In the entries that follow, copy exactly each line from the first through the line with "CTS | 56.1 | 573".

━━━━

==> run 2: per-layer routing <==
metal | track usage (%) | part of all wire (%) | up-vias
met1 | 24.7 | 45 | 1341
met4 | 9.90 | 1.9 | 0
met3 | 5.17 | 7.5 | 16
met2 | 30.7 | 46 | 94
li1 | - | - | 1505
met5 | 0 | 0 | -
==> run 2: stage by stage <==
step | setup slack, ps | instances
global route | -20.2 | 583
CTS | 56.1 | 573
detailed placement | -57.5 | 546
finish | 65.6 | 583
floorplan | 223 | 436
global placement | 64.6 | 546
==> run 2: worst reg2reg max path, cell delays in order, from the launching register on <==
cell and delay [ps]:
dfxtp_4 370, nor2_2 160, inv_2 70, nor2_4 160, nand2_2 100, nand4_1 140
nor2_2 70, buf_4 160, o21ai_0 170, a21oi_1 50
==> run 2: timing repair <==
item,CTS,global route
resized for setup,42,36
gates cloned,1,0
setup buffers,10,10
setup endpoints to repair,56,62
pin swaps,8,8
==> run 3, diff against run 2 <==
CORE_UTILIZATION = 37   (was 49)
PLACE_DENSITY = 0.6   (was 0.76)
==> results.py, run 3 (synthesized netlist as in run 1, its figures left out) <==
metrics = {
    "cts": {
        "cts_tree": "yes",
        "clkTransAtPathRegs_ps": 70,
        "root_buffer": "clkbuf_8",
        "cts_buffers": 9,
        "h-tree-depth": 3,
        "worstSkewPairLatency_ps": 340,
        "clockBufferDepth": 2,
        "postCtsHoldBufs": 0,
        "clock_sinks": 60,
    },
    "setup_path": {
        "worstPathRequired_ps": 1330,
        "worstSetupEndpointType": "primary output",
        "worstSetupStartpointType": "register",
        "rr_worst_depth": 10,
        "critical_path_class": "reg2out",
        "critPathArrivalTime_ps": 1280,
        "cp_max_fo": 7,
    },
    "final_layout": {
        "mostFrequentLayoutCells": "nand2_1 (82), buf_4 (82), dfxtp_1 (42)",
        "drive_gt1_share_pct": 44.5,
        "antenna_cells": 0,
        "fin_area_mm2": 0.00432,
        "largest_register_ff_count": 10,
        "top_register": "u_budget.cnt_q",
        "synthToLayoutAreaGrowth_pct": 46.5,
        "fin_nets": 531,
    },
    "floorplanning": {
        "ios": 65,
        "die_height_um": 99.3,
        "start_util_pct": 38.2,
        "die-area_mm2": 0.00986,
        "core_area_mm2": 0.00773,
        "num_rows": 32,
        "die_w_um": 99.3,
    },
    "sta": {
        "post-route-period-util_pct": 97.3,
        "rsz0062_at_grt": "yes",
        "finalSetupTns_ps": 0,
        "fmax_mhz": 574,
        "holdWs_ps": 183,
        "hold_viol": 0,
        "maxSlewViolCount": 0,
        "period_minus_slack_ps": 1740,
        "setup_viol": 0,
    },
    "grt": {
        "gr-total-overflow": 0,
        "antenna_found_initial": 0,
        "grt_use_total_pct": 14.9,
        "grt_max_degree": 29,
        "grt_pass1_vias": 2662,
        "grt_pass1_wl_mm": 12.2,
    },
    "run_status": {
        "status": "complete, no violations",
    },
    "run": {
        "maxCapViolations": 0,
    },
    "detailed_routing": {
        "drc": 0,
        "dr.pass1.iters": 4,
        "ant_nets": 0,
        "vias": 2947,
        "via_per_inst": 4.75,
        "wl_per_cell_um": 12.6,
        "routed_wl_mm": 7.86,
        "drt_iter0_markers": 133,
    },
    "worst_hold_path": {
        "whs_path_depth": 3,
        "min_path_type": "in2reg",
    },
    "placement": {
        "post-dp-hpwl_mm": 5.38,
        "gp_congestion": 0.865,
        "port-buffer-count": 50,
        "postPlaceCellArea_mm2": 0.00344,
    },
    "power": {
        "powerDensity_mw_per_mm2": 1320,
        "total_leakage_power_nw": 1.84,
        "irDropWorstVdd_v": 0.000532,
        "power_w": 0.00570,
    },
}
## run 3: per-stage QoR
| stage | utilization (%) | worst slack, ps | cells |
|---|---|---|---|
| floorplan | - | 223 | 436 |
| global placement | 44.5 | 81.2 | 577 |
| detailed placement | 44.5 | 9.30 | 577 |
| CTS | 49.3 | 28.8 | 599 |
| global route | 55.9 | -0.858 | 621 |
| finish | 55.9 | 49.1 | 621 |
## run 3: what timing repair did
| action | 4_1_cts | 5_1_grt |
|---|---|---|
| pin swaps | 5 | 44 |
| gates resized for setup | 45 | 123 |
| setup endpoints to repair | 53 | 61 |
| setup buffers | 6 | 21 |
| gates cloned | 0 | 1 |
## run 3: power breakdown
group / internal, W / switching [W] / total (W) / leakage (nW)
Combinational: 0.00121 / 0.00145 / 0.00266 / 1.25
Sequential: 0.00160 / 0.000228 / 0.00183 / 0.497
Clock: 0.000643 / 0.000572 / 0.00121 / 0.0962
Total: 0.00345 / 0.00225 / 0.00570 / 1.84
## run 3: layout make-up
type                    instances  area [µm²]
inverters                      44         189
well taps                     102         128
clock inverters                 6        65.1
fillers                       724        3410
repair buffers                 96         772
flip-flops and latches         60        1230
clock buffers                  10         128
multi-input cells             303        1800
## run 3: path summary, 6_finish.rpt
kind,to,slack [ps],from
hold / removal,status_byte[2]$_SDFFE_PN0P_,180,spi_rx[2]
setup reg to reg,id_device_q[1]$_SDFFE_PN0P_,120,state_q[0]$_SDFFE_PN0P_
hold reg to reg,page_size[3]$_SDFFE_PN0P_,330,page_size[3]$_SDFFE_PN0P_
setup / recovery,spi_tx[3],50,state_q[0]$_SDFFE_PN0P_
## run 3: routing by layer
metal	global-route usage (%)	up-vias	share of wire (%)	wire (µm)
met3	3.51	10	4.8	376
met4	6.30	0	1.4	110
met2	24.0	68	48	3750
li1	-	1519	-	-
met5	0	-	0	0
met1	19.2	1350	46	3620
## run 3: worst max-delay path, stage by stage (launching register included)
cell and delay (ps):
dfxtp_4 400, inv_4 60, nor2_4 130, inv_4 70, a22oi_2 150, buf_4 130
### src/rtl/pmc_pkg.sv
package pmc_pkg;
  localparam int OUT_W = 5;
  typedef logic [OUT_W-1:0] outcome_t;

  localparam outcome_t OC_UNDEF   = 5'b00001;
  localparam outcome_t OC_TRAP_L2 = 5'b00010;
  localparam outcome_t OC_TRAP_L3 = 5'b00100;
  localparam outcome_t OC_MEM     = 5'b01000;
  localparam outcome_t OC_REG     = 5'b10000;

  typedef enum logic [1:0] {
    LVL_USER = 2'd0,
    LVL_KERN = 2'd1,
    LVL_HYP  = 2'd2,
    LVL_MON  = 2'd3
  } lvl_e;

  typedef struct packed {
    outcome_t oc;
    logic     hyp_reg;
  } verdict_t;

  typedef struct packed {
    lvl_e       lvl;
    logic       write;
    logic       l2_en;
    logic       l3_here;
    logic       ns;
    logic       ext;
    logic [1:0] own;
    logic       own_ext;
    logic       realm;
    logic       undef_prio;
    logic       dd_undef;
    logic       fgt_impl;
    logic       fgt_en;
    logic       fgt_rd;
    logic       fgt_wr;
    logic       coarse;
    logic [2:0] nv;
    logic       host;
  } ctx_t;
endpackage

━━━━

Solution below
==> run 2: per-layer routing <==
metal | track usage (%) | part of all wire (%) | up-vias
met1 | 24.7 | 45 | 1341
met4 | 9.90 | 1.9 | 0
met3 | 5.17 | 7.5 | 16
met2 | 30.7 | 46 | 94
li1 | - | - | 1505
met5 | 0 | 0 | -
==> run 2: stage by stage <==
step | setup slack, ps | instances
global route | -20.2 | 583
CTS | 56.1 | 573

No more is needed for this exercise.